Regardless of your gender, you must make an effort to increase your level of effort this week and during subsequent weeks as well. I do realize that if you are new to exercise, any stimulus can be overwhelming at first. Don’t let this distract you from what you are capable of doing. When the muscles can no longer contract against the resistance then you’re there. Just because it gets uncomfortable doesn’t mean you should terminate the set. This is the zone you want to encourage and extend as long as mechanically possible.
Now that you’ve had some decent practice in the first week (and gotten over the soreness), it’s now time to adjust the number of sets you perform to match the level of exertion ( as described above) that you are now experiencing. This means that the harder you work, the less sets that are needed to get the job done. It unlikely you’ll need more than a couple of sets to achieve this.
Once this number has been determined you will begin to increase the demands each week until your tolerence to weight training is at it’s threshold. For now however, just focus on adding reps to each exercise every workout. It doesn’t need to be a lot, just more than you are accustomed to.

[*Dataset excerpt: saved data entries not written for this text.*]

==> src/rtl/k2_pkg.sv <==
// Shared types and instruction field positions for the K2 execution controller.
package k2_pkg;

   typedef enum logic [2:0] {
      ST_IDLE,
      ST_CLEAR,
      ST_RUN,
      ST_STEP,
      ST_HALTED
   } k2_ctrl_state_t;

   typedef enum logic [1:0] {
      OP_RUN  = 2'd0,
      OP_STEP = 2'd1,
      OP_HALT = 2'd2,
      OP_LOAD = 2'd3
   } k2_cmd_op_t;

   typedef enum logic [1:0] {
      HC_HOST     = 2'd0,
      HC_BREAK    = 2'd1,
      HC_SELFLOOP = 2'd2,
      HC_WDOG     = 2'd3
   } k2_halt_cause_t;

   localparam int K2_J_BIT   = 7;
   localparam int K2_IMM_MSB = 2;

endpackage

==> src/rtl/k2_exec_ctrl_if.sv <==
// Host command port of the K2 execution controller (valid/ready plus error pulse).
interface k2_exec_ctrl_if #(
   parameter int ADDR_W = 8
);
   logic              cmd_valid;
   logic              cmd_ready;
   logic [1:0]        cmd_op;
   logic [ADDR_W-1:0] cmd_addr;
   logic [7:0]        cmd_data;
   logic              cmd_err;

   modport master (
      output cmd_valid, cmd_op, cmd_addr, cmd_data,
      input  cmd_ready, cmd_err
   );

   modport slave (
      input  cmd_valid, cmd_op, cmd_addr, cmd_data,
      output cmd_ready, cmd_err
   );
endinterface
### config.mk
export PLATFORM = sky130hd
export DESIGN_NAME = mux2_share_arbiter_flat
export DESIGN_NICKNAME = d
export VERILOG_FILES = /design/src/rtl/mux2_share_arbiter_if.sv /design/src/rtl/mux2_share_arbiter.sv /design/src/flat_wrapper.sv
export SDC_FILE = /design/constraint.sdc
export NUM_CORES = 1
export LEC_CHECK = 0
export CORE_ASPECT_RATIO = 0.7
export CORE_MARGIN = 3
export CORE_UTILIZATION = 40
export CTS_BUF_LIST = sky130_fd_sc_hd__clkbuf_16
export DETAILED_ROUTE_END_ITERATION = 12
export GPL_TIMING_DRIVEN = 0
export HOLD_SLACK_MARGIN = 0.12
export MAX_ROUTING_LAYER = met4
export PLACE_DENSITY = 0.71
export SLEW_MARGIN = 0
export SYNTH_ARGS = -nofsm -noshare
export SYNTH_HDL_FRONTEND = slang
export SYNTH_SLANG_ARGS = --single-unit
### constraint.sdc
create_clock -name clk -period 2.9 [get_ports clk]
set_clock_uncertainty 0.05 [all_clocks]
set_input_delay 0.58 -clock clk [delete_from_list [all_inputs] [get_ports clk]]
set_output_delay 0.58 -clock clk [all_outputs]
set_load 0.05 [all_outputs]
### src/rtl/mux2_share_arbiter_if.sv
// Bus between the shared-mux arbiter, its two producers, the mux and the consumer.
// The slave modport is the arbiter's view; the master modport is everything around it.
interface mux2_share_arbiter_if #(
    parameter int WIDTH = 8
);
    logic             req0;
    logic             req1;
    logic             last0;
    logic             last1;
    logic             gnt0;
    logic             gnt1;
    logic             ack0;
    logic             ack1;
    logic             sel;
    logic [WIDTH-1:0] mux_z;
    logic [WIDTH-1:0] out_data;
    logic             out_valid;
    logic             out_ready;

    modport slave (
        input  req0, req1, last0, last1, mux_z, out_ready,
        output gnt0, gnt1, ack0, ack1, sel, out_data, out_valid
    );

    modport master (
        output req0, req1, last0, last1, mux_z, out_ready,
        input  gnt0, gnt1, ack0, ack1, sel, out_data, out_valid
    );
endinterface

### src/rtl/mux2_share_arbiter.sv
// Round-robin owner of a shared 2:1 mux: grants one requester at a time, drives
// the mux select and captures Z into a registered valid/ready output stage.
module mux2_share_arbiter #(
    parameter int WIDTH     = 8,
    parameter int MAX_BURST = 4,
    parameter int CNT_W     = 3
) (
    input  logic             clk,
    input  logic             rst_n,
    mux2_share_arbiter_if.slave bus,
    output logic [1:0]       state_dbg,
    output logic [CNT_W-1:0] beat_cnt_dbg
);
    typedef enum logic [1:0] {
        IDLE = 2'd0,
        G0   = 2'd1,
        G1   = 2'd2
    } state_t;

    state_t           state;
    logic [CNT_W-1:0] beat_cnt;
    logic             last_served;
    logic             sel_q;
    logic [WIDTH-1:0] out_data_q;
    logic             out_valid_q;

    logic             slot_free;
    logic             ack0;
    logic             ack1;
    logic             at_max;
    logic             rel0;
    logic             rel1;
    logic [CNT_W-1:0] beat_nxt;

    // Handshake: a beat moves from the granted requester into the output register
    // when ackx (gnt & req & slot_free) is high; out_data transfers to the consumer
    // on any edge where out_valid & out_ready. Both may happen on the same edge.
    always_comb begin
        slot_free = 1'b0;
        ack0      = 1'b0;
        ack1      = 1'b0;
        beat_nxt  = '0;
        at_max    = 1'b0;
        rel0      = 1'b0;
        rel1      = 1'b0;
        slot_free = !out_valid_q || bus.out_ready;
        ack0      = (state == G0) && bus.req0 && slot_free;
        ack1      = (state == G1) && bus.req1 && slot_free;
        beat_nxt  = beat_cnt + CNT_W'(1);
        at_max    = (beat_nxt == CNT_W'(MAX_BURST));
        // A withdrawn request releases without a beat; last and max-count coincide into one release.
        rel0      = !bus.req0 || (ack0 && (bus.last0 || at_max));
        rel1      = !bus.req1 || (ack1 && (bus.last1 || at_max));
    end

    always_ff @(posedge clk or negedge rst_n) begin
        if (!rst_n) begin
            state       <= IDLE;
            beat_cnt    <= '0;
            last_served <= 1'b1;
            sel_q       <= 1'b0;
            out_data_q  <= '0;
            out_valid_q <= 1'b0;
        end else begin
            if (ack0 || ack1) begin
                out_data_q  <= bus.mux_z;
                out_valid_q <= 1'b1;
            end else if (out_valid_q && bus.out_ready) begin
                out_valid_q <= 1'b0;
            end

            case (state)
                IDLE: begin
                    if (bus.req0 && (!bus.req1 || last_served)) begin
                        state <= G0;
                        sel_q <= 1'b0;
                    end else if (bus.req1) begin
                        state <= G1;
                        sel_q <= 1'b1;
                    end
                end
                G0: begin
                    if (ack0) beat_cnt <= beat_nxt;
                    if (rel0) begin
                        last_served <= 1'b0;
                        beat_cnt    <= '0;
                        if (bus.req1) begin
                            state <= G1;
                            sel_q <= 1'b1;
                        end else begin
                            state <= IDLE;
                        end
                    end
                end
                G1: begin
                    if (ack1) beat_cnt <= beat_nxt;
                    if (rel1) begin
                        last_served <= 1'b1;
                        beat_cnt    <= '0;
                        if (bus.req0) begin
                            state <= G0;
                            sel_q <= 1'b0;
                        end else begin
                            state <= IDLE;
                        end
                    end
                end
                default: state <= IDLE;
            endcase
        end
    end

    assign bus.gnt0      = (state == G0);
    assign bus.gnt1      = (state == G1);
    assign bus.ack0      = ack0;
    assign bus.ack1      = ack1;
    assign bus.sel       = sel_q;
    assign bus.out_data  = out_data_q;
    assign bus.out_valid = out_valid_q;
    assign state_dbg     = state;
    assign beat_cnt_dbg  = beat_cnt;
endmodule
### src/flat_wrapper.sv
// flat-port wrapper written by rule: the top's interface ports become plain ports
module mux2_share_arbiter_flat 
#(
    parameter int WIDTH     = 8,
    parameter int MAX_BURST = 4,
    parameter int CNT_W     = 3
)
  (clk, rst_n, state_dbg, beat_cnt_dbg, bus_req0, bus_req1, bus_last0, bus_last1, bus_mux_z, bus_out_ready, bus_gnt0, bus_gnt1, bus_ack0, bus_ack1, bus_sel, bus_out_data, bus_out_valid);
  mux2_share_arbiter_if #(.WIDTH(WIDTH)) bus_i ();
  input  logic clk;
  input  logic rst_n;
  output logic [1:0] state_dbg;
  output logic [CNT_W-1:0] beat_cnt_dbg;
  input wire logic [$bits(bus_i.req0)-1:0] bus_req0;
  input wire logic [$bits(bus_i.req1)-1:0] bus_req1;
  input wire logic [$bits(bus_i.last0)-1:0] bus_last0;
  input wire logic [$bits(bus_i.last1)-1:0] bus_last1;
  input wire logic [$bits(bus_i.mux_z)-1:0] bus_mux_z;
  input wire logic [$bits(bus_i.out_ready)-1:0] bus_out_ready;
  output wire logic [$bits(bus_i.gnt0)-1:0] bus_gnt0;
  output wire logic [$bits(bus_i.gnt1)-1:0] bus_gnt1;
  output wire logic [$bits(bus_i.ack0)-1:0] bus_ack0;
  output wire logic [$bits(bus_i.ack1)-1:0] bus_ack1;
  output wire logic [$bits(bus_i.sel)-1:0] bus_sel;
  output wire logic [$bits(bus_i.out_data)-1:0] bus_out_data;
  output wire logic [$bits(bus_i.out_valid)-1:0] bus_out_valid;
  assign bus_i.req0 = bus_req0;
  assign bus_i.req1 = bus_req1;
  assign bus_i.last0 = bus_last0;
  assign bus_i.last1 = bus_last1;
  assign bus_i.mux_z = bus_mux_z;
  assign bus_i.out_ready = bus_out_ready;
  assign bus_gnt0 = bus_i.gnt0;
  assign bus_gnt1 = bus_i.gnt1;
  assign bus_ack0 = bus_i.ack0;
  assign bus_ack1 = bus_i.ack1;
  assign bus_sel = bus_i.sel;
  assign bus_out_data = bus_i.out_data;
  assign bus_out_valid = bus_i.out_valid;
  mux2_share_arbiter #(.WIDTH(WIDTH), .MAX_BURST(MAX_BURST), .CNT_W(CNT_W)) u_core (.clk(clk), .rst_n(rst_n), .bus(bus_i), .state_dbg(state_dbg), .beat_cnt_dbg(beat_cnt_dbg));
endmodule
Word level (Yosys, flattened, before mapping)
Index checks and enable logic that the tools add are counted.
Widths: inputs -> output; s select.
Storage, ports and cells
  logic and storage cells: 65
  bits of input ports: 15
  bits in registers: 16
Operators by class
  add/sub/neg operators: 1
  eq/ne operators: 9
  reduce and logical (&&, ||, !) cells: 26
  mux-type cells: 23
Operator list (number)
  $mux 3: 4
  $mux 1: 10
  $mux 2: 5
  $reduce_and 3->1: 3
  $logic_and 1x1->1: 8
  $logic_or 1x1->1: 7
  $ne 3x1->1 const B: 2
  $pmux 2 s3: 1
  $pmux 3 s2: 1
  $ne 2x1->1 const B: 2
  $reduce_and 4->1: 1
  $reduce_bool 2->1: 2
  $add 3x1->3 const B: 1
  $eq 3x3->1 const B: 1
  $logic_not 1->1: 3
  $ne 3x2->1 const B: 1
  $pmux 1 s3: 1
  $reduce_bool 3->1: 1
  $eq 2x1->1 const B: 1
  $eq 2x2->1 const B: 1
  $logic_not 2->1: 1
  $ne 2x2->1 const B: 1
  $pmux 1 s2: 1

Longest topological paths before layout
Gate-level depths: netlist of run 1.
  depth after elaboration: 7
  gate-level depth with buffers: 6
  depth with buffers taken out: 6

Worst setup path after synthesis of run 1
OpenSTA, ideal clock, no wires.
  kind: flip-flop to output port
  from: reg u_core.state[1], in the netlist u_core.state_dbg[1]
  to: out bus_ack1
  path slack: 0.125 ns
  stages on the path, launching flop included: 4
  arrival: 2.145 ns
  cells stage by stage: dfrtp_1 ha_1 nand2_1 nor2_1
Between the ends
  cells in the longest elaborated chain, start to end: 3
RTL lines
  from (decl): line mux2_share_arbiter.sv:20  | state_t state;
  from (signal assigned): line mux2_share_arbiter.sv:58  | state <= IDLE;
  from (signal assigned): line mux2_share_arbiter.sv:75  | state <= G0;
  from (signal assigned): line mux2_share_arbiter.sv:78  | state <= G1;
  $eq 2x2->1
  via bus_gnt1: line flat_wrapper.sv:21  | output wire logic [$bits(bus_i.gnt1)-1:0] bus_gnt1;
  $logic_and 1x1->1 (2 in series): line mux2_share_arbiter.sv:48  | ack1 = (state == G1) && bus.req1 && slot_free;
  to (decl): line flat_wrapper.sv:23  | output wire logic [$bits(bus_i.ack1)-1:0] bus_ack1;
The timed path passes the listed nets, and every way through them passes these cells.

Worst setup path after layout of run 1
  from: reg u_core.state[0], in the netlist u_core.state_dbg[0]
  to: out bus_gnt1
Between the ends
  cells in the longest elaborated chain, start to end: 1
RTL lines
  $eq 2x2->1: line mux2_share_arbiter.sv:114  | assign bus.gnt1 = (state == G1);
  to (decl): line flat_wrapper.sv:21
Every way passes these cells.

==> impl_metrics.tcl, run 1 <==
set metrics [dict create \
    status "finished clean" \
    drive_above_1_share 0.09565 \
    postCtsSetupBuffers 0 \
    via_per_inst 5.069 \
    cts_root_buf "clkbuf_16" \
    max_stage_delay_ns 0.87 \
    drt_drc_violations_left 0 \
    worstPathCellList "inv_1 -> ha_1 -> clkdlybuf4s50_1" \
    leakage_nw 0.5996 \
    num_vias 735 \
    wl_per_cell_um 13.30 \
    syn_to_final_growth_pct 51.28 \
    io_buffers 33 \
    rsz0062_at_grt "no" \
    n_fill_cell 144 \
    clock-sinks 16 \
    fp-row-count 13 \
    tns_ns 0 \
    maxSlewViolCount 0 \
    period_share 0.8960 \
    cts_max_level 1 \
    crit_arrival_ns 1.97 \
    dp.cells 141 \
    startpoint_type "register" \
    antenna_found_initial 0 \
    routed_wl_um 1929 \
    die_w_um 62.09 \
    timing.fmax_ghz 0.3849 \
    dieHeight_um 45.26 \
    ir_drop_mv 0.6188 \
    grt_use_total 0.1577 \
    synth_seq_area_share 0.4560 \
    critical_path_required_ns 2.27 \
    drt-pass1-iter-count 5 \
    clk_latency_ns 0.24 \
    cts_tree "done" \
    core_area_um2 1968 \
    dieArea_um2 2810 \
    crit_fanout 7 \
    gr-total-overflow 0 \
    path_clk_slew_ns 0.05 \
    hpwlAfterDp_um 1573 \
    ant_nets 0 \
    io_pins 34 \
    synthCells 78 \
    numCtsBuffers 3 \
    synth_nets 99 \
    relSlewSlack 0.5334 \
    syn_area_um2 880.8 \
    gp_congestion 0.8025 \
    slowest_stage "clkdlybuf4s50_1" \
    ys_ff_latch 16 \
    ys_types 25 \
    final_cell_count_no_fill 145 \
    nNetsFinal 137 \
    setup_viol 0 \
    grt_max_degree 17 \
    grt_pass1_vias 677 \
    synth_area_per_cell_um2 11.29 \
    yosysWarnings 0 \
    drtIter0Drc 26 \
    n_antenna_cell 0 \
    grt_pass1_wl_um 3125 \
    end_kind "primary output" \
    period_minus_slack_ns 2.598 \
    start_util 0.4476 \
    clock_path_buffers 2 \
    cap_violations 0 \
    hold_path.class "register to register" \
    power.density_nw_per_um2 1302 \
    critical_path_class "register to primary output" \
    hold_viol 0 \
    tightestPinTransition_ns 0.6978 \
]
-- per-layer routing --
layer	track usage	wire length [um]	share of wire
met3	0.06286	168	0.087
met5	-	0	0
met2	0.2169	853	0.44
met4	0.01271	0	0
met1	0.2268	907	0.47
-- worst paths after layout --
check	startpoint	to	slack (ns)	depth (start not counted)
worst max-delay path	u_core.state_dbg[0]	bus_gnt1	0.30	3
worst min-delay path	u_core.bus.out_data[5]	u_core.bus.out_data[5]	0.43	1
worst max register to register	u_core.state_dbg[0]	u_core.state_dbg[0]	1.04	6
worst min register to register	u_core.bus.out_data[5]	u_core.bus.out_data[5]	0.43	1
max in group asynchronous	rst_n	u_core.bus.out_valid	1.65	1
min in group asynchronous	rst_n	u_core.beat_cnt_dbg[2]	0.71	1
-- cell usage after synthesis --
cell	count	share of area
a21oi_1	3	0.017
ha_1	6	0.085
dfstp_2	1	0.030
nand2_1	6	0.026
dfrtp_1	15	0.43
nor2_1	5	0.021
nor2_4	1	0.013
a22oi_2	1	0.014
inv_1	8	0.034
o21ai_0	2	0.011
nand2b_1	2	0.014
o311ai_2	1	0.018
nor2b_4	1	0.016
a32o_1	1	0.011
o21ai_1	4	0.023
nand3_1	2	0.011
a222oi_1	1	0.011
nand3b_1	1	0.0085
nor3_1	1	0.0057
o2bb2ai_1	1	0.0099
a21o_1	1	0.0085
inv_2	1	0.0043
mux2_1	10	0.13
o21bai_4	2	0.043
o311ai_0	1	0.0099
-- kinds of logic (layout without fill, tap and decap cells) --
family,count (synthesis),in the layout,synth area share
AOI/OAI and AO/OA,18,18,0.1776
adders and majority gates,6,6,0.08523
buffers and inverters,9,46,0.03835
DFF,16,16,0.4560
muxes,10,10,0.1278
and+or+nand+nor,19,19,0.1150
-- metrics by stage --
step	power [mW]	hold WS (ns)	worst slack (ns)	cell area (um^2)	utilization
floorplan	1.141	0.2344	0.1246	880.8	-
global placement	1.461	0.4166	0.06036	1249	0.6345
detailed placement	1.484	0.4277	0.04832	1249	0.6345
CTS	1.753	0.4369	0.04268	1328	0.6745
global route	1.830	0.4475	0.2189	1333	0.6771
finish	1.735	0.4313	0.3017	1333	0.6771
-- cells in the final DEF, fill, tap and decap left out, drive strengths merged, types with 2 or more instances in the layout --
| cell | instances |
|---|---|
| nand2 | 6 |
| mux2 | 10 |
| o311ai | 2 |
| nor2 | 6 |
| o21bai | 2 |
| dlymetal6s2s | 2 |
| ha | 6 |
| clkbuf | 3 |
| inv | 9 |
| clkdlybuf4s50 | 31 |
| nand2b | 2 |
| dfrtp | 15 |
| o21ai | 6 |
| a21oi | 3 |
| nand3 | 2 |
-- registers in the layout, summed over array words and instances (netlist names) --
| register | count |
|---|---|
| u_core.beat_cnt_dbg | 3 |
| u_core.bus.out_data | 8 |
| u_core.bus.out_valid | 1 |
| u_core.bus.sel | 1 |
| u_core.last_served | 1 |
| u_core.state_dbg | 2 |
-- critical path: cells and delay by family (launching register included) --
family,cells,cell delay [ns]
fa+ha+maj,1,0.33
buf+inv,2,0.97
flops,1,0.43
-- where the power goes --
group          leakage, nW  switching [mW]  internal (mW)
clock network       0.0385          0.0798          0.182
registers            0.196          0.0745          0.336
logic                0.365           0.676          0.386
total                0.600           0.830          0.905
-- cell type report --
class | count | area, um^2 | area share
Sequential cell | 16 | 401.6 | 0.3014
Inverter | 9 | 33.78 | 0.02535
Multi-Input combinational cell | 53 | 445.4 | 0.3343
Timing Repair Buffer | 33 | 335.3 | 0.2516
Clock inverter | 1 | 3.754 | 0.002817
Tap cell | 30 | 37.54 | 0.02817
Clock buffer | 3 | 75.07 | 0.05634
-- repair_timing --
item	4_1_cts	5_1_grt
endpoints found under the hold margin	0	0
gates resized for setup	0	2
setup endpoints to repair	0	2
hold buffers	0	0
Note: power is estimated with default switching activity, not from simulation.
==> inputs of run 2 (changes only) <==
--- a/config.mk
+++ b/config.mk
@@ -15,3 +15,3 @@
 export MAX_ROUTING_LAYER = met4
-export PLACE_DENSITY = 0.71
+export PLACE_DENSITY = 0.75
 export SLEW_MARGIN = 0
==> constraint.sdc (replaced) <==
create_clock -name clk -period 2.9 [get_ports clk]
set_clock_uncertainty 0.05 [all_clocks]
set_input_delay 0.87 -clock clk [delete_from_list [all_inputs] [get_ports clk]]
set_output_delay 0.87 -clock clk [all_outputs]
set_load 0.05 [all_outputs]
==> run 2 against run 1 <==
Effect of this change: critical path depth increased by 1; sequential power about the same; worst setup slack got worse by 0.22 ns; sequential cell count unchanged; sequential share of layout area is 0.056 points lower; largest power group unchanged.
==> impl_metrics.tcl, run 2 (synthesized netlist as in run 1, its figures left out) <==
set metrics [dict create \
    status "finished clean" \
    drive_above_1_share 0.1304 \
    r2r_cells 6 \
    max_stage_delay_ns 0.45 \
    clk_latency_ns 0.25 \
    final_common_cell "clkdlybuf4s50_1" \
    fp-row-count 13 \
    hpwlAfterDp_um 1552 \
    globalRouteMet1Util 0.1996 \
    cp.buffers_inverters 2 \
    crit_family "buffers and inverters" \
    cap_violations 0 \
    setup_viol 0 \
    syn_to_final_growth_pct 51.56 \
    end_kind "primary output" \
    start_util 0.4476 \
    dpl_cell_area_um2 1254 \
    timing.fmax_ghz 0.3546 \
    cts_root_buf "clkbuf_16" \
    grt_pass1_vias 717 \
    startpoint_type "primary input" \
    finalInstanceArea_um2 1335 \
    layout_setup_ws_ns 0.08030 \
    cp-startpoint "bus_out_ready" \
    rsz0062_at_grt "no" \
    cts_max_level 1 \
    crit_fanout 6 \
    grt_max_degree 17 \
    postCtsHoldBufs 0 \
    core_area_um2 1968 \
    io_buffers 33 \
    crit_arrival_ns 1.90 \
    power.density_nw_per_um2 1305 \
    grt_use_total 0.1729 \
    layout_common_cells "27 x clkdlybuf4s50_1, 15 x dfrtp_1, 10 x mux2_1" \
    gp_congestion 0.7515 \
    largest_register_ffs 8 \
    num_vias 720 \
    leakage_nw 0.6162 \
    gr-total-overflow 0 \
    worstPathCellList "clkdlybuf4s50_1 -> nor2b_4 -> nor2_2 -> clkbuf_4" \
    ir_drop_mv 0.7205 \
    hold_viol 0 \
    postCtsSetupBuffers 0 \
    clock-sinks 16 \
    tightestPinTransition_ns 0.7364 \
    period_minus_slack_ns 2.820 \
    ant_nets 0 \
    clock_path_buffers 2 \
    critical_path_class "primary input to primary output" \
    period_share 0.9723 \
    dpl_worst_slack_ns -0.5310 \
    routed_wl_um 2044 \
    hold_path.class "register to register" \
    io_pins 34 \
    drt-pass1-iter-count 4 \
    timing.rr.end "u_core.state_dbg[0]" \
    drt_drc_violations_left 0 \
    slowest_stage "clkdlybuf4s50_1" \
    die_w_um 62.09 \
    relSlewSlack 0.5075 \
    grt_pass1_wl_um 3291 \
    path_clk_slew_ns 0.05 \
    cts_tree "done" \
    cp-endpoint "bus_ack1" \
    critical_path_required_ns 1.98 \
    nNetsFinal 137 \
    grtUsageMet3 0.07429 \
    dp.cells 141 \
    antenna_found_initial 0 \
    n_antenna_cell 0 \
    grt.met2_usage 0.2727 \
    maxSlewViolCount 0 \
    dieHeight_um 45.26 \
    reg2reg_slack_ns 1.10 \
    final_cell_count_no_fill 145 \
    reg2reg_from "u_core.state_dbg[0]" \
    via_per_inst 4.966 \
    grt_busiest_layer "met2" \
    dieArea_um2 2810 \
    wl_per_cell_um 14.10 \
    drtIter0Drc 14 \
    path_depth 4 \
    tns_ns 0 \
    numCtsBuffers 3 \
]
==> run 2: cell types whose count changed in the layout (fill, tap and decap cells not counted) <==
cell,before,now
dlymetal6s2s_1,2,4
nor2_2,0,2
clkdlybuf4s50_1,31,27
buf_2,0,1
clkbuf_4,0,1
nor2_1,5,3
==> run 2: layout make-up <==
type | instances | area [um^2]
flip-flops and latches | 16 | 401.6
multi-input cells | 53 | 450.4
clock buffers | 3 | 75.07
well taps | 30 | 37.54
inverters | 9 | 33.78
fillers | 154 | 633.1
repair buffers | 33 | 332.8
clock inverters | 1 | 3.754
==> run 2: layer usage <==
metal | vias to the layer above | routed length, um
li1 | 348 | -
met1 | 336 | 864
met4 | 0 | 17
met5 | - | 0
met3 | 5 | 198
met2 | 31 | 965
==> run 2: power breakdown <==
group	switching, mW	total [mW]	leakage [nW]	internal (mW)
combinational	0.678	1.06	0.382	0.382
clock	0.0886	0.272	0.0385	0.183
sequential	0.0748	0.411	0.196	0.336
total	0.841	1.74	0.616	0.901
==> run 2: how the worst min path moves through the flow <==
| stage | startpoint | depth (start not counted) | slack (ns) | end |
|---|---|---|---|---|
| after floorplan | u_core.last_served | 1 | 0.51 | u_core.last_served |
| after global placement | u_core.bus.out_data[1] | 1 | 0.42 | u_core.bus.out_data[1] |
| after detailed placement | u_core.bus.out_data[5] | 1 | 0.43 | u_core.bus.out_data[5] |
| after CTS | u_core.bus.out_data[4] | 1 | 0.45 | u_core.bus.out_data[4] |
| after global routing | u_core.bus.out_data[1] | 1 | 0.47 | u_core.bus.out_data[1] |
| final | u_core.bus.out_data[4] | 1 | 0.45 | u_core.bus.out_data[4] |
==> run 2: stage by stage <==
step	hold WS, ns	utilization	power (mW)
final	0.4466	0.6783	1.743
after CTS	0.4524	0.6720	1.767
after global placement	0.4164	0.6370	1.457
after floorplan	0.5076	-	1.144
after global routing	0.4684	0.6783	1.844
after detailed placement	0.4313	0.6370	1.485
==> run 2: timing repair <==
| action | CTS | global route |
|---|---|---|
| endpoints found under the setup margin | 2 | 4 |
| gates cloned | 0 | 0 |
| resized for setup | 10 | 5 |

If you’re confident in your lifting ability, you will now need to change your routine to 2 workout split to allow for greater focus and volume per muscle group. If you follow a Monday/ Wednesday/Friday schedule ( as most do) you’d be advised to use something like this:
- Mon – Upper Body exercises
- Wed – Lower Body exercises
- Fri – Full body exercises
or another option would be:
- Mon – Upper Body dominant/ Lower Body light
- Wed – Lower Body dominant/ Upperbody light
- Fri – Upper Body dominant/ Lower Body light
Aerobic work and nutrition.
Nothing much changes here. Keep your heart rate around 60% of your HRmax. Trying to do more while simultaneously increasing the weight training demands will only result in sub optimal recovery and eventual burnout. The aerobics are best done on your off days, between weight training session to facilitate recovery and not hamper it. If you must perform it on the weight training days, understand that your strength and muscle building potential may suffer.
Your caloric intake also must not change, in order to cope with the aforementioned training needs. If your not counting calories, keep working on building good eating habits until your at least eating clean, wholesome food.
This should get you through week 2 of your 12 week body transformation.